After finding the line containing "localparam int TGT_ADDR_LSB = 1;" below, please output that line and each following one through the line containing "localparam logic [7:0] RST_CTRL_WR = 8'h00;", exactly as written.

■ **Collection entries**
____

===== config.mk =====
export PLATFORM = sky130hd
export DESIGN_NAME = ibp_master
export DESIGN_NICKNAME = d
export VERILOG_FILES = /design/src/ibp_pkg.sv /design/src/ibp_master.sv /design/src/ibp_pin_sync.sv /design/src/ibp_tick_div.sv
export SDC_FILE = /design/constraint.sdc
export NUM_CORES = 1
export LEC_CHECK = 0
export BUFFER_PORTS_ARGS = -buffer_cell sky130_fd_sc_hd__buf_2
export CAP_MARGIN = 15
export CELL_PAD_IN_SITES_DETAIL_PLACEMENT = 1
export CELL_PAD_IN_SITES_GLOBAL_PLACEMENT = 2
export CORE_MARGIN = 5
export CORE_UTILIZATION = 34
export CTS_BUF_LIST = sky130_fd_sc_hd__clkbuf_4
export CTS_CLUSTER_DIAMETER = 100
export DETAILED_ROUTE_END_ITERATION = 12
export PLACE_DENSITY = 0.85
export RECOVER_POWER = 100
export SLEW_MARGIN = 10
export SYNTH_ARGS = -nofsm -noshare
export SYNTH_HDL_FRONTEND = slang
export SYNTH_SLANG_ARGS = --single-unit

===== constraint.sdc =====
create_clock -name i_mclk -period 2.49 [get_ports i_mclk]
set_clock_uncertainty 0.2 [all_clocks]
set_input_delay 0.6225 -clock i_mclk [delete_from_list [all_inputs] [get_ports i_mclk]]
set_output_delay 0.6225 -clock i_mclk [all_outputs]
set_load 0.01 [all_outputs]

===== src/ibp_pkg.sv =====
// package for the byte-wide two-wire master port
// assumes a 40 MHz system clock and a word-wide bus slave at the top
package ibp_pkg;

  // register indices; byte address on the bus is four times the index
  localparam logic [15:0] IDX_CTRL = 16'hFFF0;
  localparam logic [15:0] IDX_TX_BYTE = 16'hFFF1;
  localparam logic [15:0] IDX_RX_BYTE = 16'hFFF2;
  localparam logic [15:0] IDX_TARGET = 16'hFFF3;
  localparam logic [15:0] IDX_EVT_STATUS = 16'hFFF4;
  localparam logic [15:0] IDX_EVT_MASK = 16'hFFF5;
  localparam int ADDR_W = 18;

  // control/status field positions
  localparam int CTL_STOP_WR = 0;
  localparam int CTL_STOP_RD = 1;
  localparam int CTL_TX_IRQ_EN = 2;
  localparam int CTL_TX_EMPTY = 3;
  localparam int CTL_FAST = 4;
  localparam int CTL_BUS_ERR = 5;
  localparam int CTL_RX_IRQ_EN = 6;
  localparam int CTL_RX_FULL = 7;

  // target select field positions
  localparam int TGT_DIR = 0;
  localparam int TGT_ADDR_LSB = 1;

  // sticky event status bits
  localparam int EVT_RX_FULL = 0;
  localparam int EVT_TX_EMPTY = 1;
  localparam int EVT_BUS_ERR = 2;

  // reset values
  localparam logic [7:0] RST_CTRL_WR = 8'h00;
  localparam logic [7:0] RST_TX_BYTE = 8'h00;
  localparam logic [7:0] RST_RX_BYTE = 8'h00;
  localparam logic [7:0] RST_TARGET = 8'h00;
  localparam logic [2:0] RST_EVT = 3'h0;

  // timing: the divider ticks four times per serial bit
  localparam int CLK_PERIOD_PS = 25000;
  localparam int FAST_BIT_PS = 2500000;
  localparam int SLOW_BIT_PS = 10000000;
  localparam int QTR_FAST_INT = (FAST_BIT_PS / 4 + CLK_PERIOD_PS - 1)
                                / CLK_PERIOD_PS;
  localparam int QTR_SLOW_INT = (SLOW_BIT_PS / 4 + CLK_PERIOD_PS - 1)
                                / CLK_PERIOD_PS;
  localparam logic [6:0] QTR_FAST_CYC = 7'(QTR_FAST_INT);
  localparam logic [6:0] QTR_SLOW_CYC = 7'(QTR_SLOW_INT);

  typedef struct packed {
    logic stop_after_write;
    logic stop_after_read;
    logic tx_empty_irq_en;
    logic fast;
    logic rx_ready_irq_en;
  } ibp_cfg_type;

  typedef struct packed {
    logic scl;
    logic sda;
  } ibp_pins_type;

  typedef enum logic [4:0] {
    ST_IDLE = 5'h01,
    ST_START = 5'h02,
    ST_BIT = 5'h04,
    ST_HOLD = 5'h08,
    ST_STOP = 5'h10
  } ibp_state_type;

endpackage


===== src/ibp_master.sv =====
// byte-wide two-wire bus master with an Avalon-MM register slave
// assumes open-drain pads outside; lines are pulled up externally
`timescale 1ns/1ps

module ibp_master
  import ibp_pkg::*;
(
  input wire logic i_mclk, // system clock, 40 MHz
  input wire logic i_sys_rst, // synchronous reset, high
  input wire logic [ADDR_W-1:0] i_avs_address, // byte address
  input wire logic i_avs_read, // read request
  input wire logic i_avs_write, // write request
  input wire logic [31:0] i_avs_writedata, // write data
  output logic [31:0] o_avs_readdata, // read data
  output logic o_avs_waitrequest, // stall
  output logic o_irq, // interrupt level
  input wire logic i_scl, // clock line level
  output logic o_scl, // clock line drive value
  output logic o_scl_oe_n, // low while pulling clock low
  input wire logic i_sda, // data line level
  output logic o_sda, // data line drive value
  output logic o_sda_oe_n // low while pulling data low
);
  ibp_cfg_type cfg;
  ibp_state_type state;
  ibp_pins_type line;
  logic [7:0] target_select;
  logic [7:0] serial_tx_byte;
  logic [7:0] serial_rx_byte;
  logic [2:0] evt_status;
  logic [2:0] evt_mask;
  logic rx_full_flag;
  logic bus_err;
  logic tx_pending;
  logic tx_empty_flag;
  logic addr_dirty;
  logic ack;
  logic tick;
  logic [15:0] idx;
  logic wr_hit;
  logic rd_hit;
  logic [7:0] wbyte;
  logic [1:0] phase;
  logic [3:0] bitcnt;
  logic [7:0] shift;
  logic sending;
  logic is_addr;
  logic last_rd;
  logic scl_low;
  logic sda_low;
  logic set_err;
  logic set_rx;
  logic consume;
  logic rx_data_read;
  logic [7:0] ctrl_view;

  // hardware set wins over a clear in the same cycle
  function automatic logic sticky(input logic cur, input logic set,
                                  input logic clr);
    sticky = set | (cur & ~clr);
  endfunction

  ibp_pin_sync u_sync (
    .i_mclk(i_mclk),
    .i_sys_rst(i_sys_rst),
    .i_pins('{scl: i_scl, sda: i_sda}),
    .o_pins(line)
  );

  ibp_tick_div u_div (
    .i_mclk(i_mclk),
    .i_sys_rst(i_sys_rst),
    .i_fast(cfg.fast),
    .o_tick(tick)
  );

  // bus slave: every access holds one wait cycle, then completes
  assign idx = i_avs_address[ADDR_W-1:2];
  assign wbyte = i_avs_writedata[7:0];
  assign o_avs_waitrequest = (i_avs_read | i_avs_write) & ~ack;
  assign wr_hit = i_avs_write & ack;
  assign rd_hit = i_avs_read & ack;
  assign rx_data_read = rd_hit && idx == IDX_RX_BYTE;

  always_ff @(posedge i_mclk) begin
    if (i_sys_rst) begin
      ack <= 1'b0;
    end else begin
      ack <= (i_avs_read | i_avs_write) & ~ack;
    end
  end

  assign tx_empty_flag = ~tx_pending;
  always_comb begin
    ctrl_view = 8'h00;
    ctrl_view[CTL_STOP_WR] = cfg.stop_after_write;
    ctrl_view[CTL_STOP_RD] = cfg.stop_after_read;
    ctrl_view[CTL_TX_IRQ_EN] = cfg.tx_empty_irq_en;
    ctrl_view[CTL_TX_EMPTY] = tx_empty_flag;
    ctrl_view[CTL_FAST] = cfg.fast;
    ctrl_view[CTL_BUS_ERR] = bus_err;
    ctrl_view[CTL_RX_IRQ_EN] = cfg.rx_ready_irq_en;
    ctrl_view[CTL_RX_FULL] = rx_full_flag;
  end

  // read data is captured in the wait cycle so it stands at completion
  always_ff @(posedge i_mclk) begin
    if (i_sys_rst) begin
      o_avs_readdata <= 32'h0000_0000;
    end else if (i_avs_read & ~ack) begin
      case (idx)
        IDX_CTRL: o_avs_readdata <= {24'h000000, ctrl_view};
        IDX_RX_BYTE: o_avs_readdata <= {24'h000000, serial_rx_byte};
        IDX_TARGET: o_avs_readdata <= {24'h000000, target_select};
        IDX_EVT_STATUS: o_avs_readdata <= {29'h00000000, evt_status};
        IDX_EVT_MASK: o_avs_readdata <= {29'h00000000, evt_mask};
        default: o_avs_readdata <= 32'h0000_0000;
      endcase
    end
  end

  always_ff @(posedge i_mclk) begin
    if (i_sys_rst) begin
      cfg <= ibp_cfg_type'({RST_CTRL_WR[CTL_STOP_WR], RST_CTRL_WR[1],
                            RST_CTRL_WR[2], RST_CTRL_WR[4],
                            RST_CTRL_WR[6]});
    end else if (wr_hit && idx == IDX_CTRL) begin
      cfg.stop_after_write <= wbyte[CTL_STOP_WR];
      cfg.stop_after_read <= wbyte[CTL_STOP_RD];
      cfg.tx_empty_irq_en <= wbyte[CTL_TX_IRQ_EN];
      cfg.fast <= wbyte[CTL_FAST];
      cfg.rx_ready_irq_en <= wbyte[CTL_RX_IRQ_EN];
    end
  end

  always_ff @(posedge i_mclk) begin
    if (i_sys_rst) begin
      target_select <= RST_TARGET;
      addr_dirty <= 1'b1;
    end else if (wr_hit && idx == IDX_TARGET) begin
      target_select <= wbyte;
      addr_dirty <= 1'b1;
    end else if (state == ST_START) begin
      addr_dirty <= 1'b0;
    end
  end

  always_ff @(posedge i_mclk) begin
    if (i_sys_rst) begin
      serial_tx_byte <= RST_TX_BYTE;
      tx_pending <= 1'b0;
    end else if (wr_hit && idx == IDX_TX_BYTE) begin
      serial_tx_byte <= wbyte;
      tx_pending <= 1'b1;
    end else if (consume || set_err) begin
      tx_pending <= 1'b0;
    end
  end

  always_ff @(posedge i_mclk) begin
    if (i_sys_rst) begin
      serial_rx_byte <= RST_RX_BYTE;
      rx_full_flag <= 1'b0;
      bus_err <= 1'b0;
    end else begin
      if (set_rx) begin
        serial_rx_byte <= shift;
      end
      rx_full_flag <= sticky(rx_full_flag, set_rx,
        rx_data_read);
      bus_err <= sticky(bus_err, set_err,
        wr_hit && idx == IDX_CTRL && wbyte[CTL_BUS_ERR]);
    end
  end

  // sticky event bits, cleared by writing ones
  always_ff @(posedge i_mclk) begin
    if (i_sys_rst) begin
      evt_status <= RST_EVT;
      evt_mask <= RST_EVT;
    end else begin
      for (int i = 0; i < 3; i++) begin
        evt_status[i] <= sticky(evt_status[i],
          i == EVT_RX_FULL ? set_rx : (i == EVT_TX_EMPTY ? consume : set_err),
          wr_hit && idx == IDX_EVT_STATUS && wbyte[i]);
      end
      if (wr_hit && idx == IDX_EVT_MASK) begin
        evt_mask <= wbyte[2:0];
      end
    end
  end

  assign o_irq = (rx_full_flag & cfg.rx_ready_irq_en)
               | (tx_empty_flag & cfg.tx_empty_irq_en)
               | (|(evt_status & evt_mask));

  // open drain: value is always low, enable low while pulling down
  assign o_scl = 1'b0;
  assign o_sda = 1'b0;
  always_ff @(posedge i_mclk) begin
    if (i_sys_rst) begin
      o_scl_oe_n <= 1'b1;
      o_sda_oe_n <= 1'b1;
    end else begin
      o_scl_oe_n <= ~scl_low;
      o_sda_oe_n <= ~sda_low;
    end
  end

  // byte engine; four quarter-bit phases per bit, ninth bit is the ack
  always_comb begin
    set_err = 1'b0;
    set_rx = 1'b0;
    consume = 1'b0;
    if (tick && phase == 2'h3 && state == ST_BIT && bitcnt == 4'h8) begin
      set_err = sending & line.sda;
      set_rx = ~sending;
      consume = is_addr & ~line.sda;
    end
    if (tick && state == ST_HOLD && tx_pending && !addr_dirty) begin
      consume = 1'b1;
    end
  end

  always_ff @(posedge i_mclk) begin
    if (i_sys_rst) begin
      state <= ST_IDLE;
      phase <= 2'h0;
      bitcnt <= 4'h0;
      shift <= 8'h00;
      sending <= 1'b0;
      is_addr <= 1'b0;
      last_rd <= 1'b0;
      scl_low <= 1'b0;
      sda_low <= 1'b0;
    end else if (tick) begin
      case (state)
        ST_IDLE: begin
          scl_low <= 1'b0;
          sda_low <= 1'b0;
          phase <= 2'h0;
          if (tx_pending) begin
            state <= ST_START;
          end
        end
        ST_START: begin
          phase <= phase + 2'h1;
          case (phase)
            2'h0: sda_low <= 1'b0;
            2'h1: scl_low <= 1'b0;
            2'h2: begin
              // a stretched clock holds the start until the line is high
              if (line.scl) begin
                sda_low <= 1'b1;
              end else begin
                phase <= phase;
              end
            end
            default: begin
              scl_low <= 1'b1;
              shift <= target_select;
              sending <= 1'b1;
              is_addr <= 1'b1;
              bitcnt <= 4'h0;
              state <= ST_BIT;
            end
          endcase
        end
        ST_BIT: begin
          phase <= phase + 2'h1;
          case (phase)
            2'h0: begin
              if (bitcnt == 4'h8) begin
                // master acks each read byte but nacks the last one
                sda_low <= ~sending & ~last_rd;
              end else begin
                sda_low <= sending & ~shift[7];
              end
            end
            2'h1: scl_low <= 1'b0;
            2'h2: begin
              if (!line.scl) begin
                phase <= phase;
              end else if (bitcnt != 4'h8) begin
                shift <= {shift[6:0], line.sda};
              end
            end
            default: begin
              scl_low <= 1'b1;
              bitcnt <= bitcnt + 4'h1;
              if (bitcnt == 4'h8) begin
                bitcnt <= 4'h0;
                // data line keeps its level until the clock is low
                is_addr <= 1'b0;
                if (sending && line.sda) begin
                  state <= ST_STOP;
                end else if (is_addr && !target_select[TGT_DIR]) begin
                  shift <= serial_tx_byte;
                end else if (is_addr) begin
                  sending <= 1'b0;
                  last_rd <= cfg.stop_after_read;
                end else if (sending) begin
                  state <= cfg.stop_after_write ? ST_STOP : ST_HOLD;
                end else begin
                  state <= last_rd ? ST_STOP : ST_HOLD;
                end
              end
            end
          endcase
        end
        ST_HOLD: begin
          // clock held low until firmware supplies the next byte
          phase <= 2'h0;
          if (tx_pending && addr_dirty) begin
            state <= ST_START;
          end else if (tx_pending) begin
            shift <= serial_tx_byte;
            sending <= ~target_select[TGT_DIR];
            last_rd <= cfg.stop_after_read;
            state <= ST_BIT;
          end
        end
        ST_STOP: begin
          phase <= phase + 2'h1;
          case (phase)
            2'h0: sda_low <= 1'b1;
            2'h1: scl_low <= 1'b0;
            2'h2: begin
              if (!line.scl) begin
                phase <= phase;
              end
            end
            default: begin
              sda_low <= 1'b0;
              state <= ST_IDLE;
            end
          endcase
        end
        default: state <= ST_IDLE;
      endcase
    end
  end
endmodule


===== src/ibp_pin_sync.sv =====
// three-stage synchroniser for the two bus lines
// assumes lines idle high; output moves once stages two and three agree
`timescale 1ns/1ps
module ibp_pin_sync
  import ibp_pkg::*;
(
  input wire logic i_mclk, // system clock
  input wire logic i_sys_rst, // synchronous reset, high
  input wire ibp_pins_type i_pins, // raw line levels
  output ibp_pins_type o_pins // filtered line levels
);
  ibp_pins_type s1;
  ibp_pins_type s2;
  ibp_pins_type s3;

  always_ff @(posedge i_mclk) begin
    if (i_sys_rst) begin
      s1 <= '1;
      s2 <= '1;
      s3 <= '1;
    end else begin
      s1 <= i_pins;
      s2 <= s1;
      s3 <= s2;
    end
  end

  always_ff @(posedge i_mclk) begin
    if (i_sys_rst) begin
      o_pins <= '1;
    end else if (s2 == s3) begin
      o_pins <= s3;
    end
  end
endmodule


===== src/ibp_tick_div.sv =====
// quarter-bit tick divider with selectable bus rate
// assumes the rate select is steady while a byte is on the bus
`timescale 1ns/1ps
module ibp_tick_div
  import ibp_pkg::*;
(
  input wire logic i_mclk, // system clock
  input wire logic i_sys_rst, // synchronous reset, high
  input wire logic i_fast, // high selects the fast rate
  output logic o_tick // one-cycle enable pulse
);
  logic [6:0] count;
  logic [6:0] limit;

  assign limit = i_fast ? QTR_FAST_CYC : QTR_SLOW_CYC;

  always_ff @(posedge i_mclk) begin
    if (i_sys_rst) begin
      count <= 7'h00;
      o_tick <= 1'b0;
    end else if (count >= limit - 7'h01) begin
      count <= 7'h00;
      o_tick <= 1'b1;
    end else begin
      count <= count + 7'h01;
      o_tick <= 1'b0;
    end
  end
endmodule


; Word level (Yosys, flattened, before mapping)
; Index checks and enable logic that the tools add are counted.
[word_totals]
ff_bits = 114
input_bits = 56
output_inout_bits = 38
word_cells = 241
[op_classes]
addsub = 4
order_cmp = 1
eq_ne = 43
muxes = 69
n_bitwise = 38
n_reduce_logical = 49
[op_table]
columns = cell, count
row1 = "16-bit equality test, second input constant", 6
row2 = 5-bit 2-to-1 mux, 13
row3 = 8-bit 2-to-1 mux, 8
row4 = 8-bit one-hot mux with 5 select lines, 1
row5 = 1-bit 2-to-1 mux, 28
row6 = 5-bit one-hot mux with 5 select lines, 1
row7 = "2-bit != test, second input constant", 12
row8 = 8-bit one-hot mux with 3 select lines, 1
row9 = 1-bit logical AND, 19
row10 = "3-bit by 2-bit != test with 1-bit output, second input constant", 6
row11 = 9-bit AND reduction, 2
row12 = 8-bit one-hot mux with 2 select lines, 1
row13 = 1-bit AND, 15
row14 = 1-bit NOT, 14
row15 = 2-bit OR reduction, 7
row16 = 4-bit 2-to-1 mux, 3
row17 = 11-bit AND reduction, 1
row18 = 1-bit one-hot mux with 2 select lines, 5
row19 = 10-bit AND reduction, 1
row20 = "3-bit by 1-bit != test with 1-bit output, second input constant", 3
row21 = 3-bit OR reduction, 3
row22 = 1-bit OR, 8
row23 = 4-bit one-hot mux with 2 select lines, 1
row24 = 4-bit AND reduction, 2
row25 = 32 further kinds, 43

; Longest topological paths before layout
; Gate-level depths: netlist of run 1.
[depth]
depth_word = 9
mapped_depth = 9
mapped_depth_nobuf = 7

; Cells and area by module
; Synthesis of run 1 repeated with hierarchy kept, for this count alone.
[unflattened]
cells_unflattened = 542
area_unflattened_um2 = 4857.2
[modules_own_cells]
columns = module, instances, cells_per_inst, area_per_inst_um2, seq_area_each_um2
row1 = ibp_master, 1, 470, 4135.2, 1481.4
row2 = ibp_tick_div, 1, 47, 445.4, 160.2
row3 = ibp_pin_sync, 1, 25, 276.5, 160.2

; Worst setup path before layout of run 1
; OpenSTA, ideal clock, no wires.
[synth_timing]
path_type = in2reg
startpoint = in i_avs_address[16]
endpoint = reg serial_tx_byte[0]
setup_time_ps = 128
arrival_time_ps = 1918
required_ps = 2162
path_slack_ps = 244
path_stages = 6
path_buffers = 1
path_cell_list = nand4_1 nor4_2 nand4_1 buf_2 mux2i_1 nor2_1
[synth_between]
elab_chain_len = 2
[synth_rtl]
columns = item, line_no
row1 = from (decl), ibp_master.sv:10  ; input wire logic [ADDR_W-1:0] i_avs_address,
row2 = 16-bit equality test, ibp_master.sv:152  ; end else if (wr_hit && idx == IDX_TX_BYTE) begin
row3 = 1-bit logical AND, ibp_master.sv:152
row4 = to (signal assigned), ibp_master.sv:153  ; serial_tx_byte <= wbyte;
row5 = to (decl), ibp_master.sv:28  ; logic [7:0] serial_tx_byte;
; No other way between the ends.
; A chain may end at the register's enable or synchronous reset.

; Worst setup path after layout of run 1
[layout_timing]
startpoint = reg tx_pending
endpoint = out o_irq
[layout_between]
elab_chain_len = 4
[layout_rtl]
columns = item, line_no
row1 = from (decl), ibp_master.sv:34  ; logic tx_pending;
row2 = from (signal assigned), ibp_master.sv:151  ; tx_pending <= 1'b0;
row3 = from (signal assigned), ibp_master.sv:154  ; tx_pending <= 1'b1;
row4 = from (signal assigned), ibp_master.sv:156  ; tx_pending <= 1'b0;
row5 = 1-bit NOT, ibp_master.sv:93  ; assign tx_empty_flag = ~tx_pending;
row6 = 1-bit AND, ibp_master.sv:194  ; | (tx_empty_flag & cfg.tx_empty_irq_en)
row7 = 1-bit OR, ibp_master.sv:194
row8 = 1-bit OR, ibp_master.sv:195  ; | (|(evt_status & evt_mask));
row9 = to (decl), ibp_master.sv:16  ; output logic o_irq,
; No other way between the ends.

____

■ **Answer to this problem**
  localparam int TGT_ADDR_LSB = 1;

  // sticky event status bits
  localparam int EVT_RX_FULL = 0;
  localparam int EVT_TX_EMPTY = 1;
  localparam int EVT_BUS_ERR = 2;

  // reset values
  localparam logic [7:0] RST_CTRL_WR = 8'h00;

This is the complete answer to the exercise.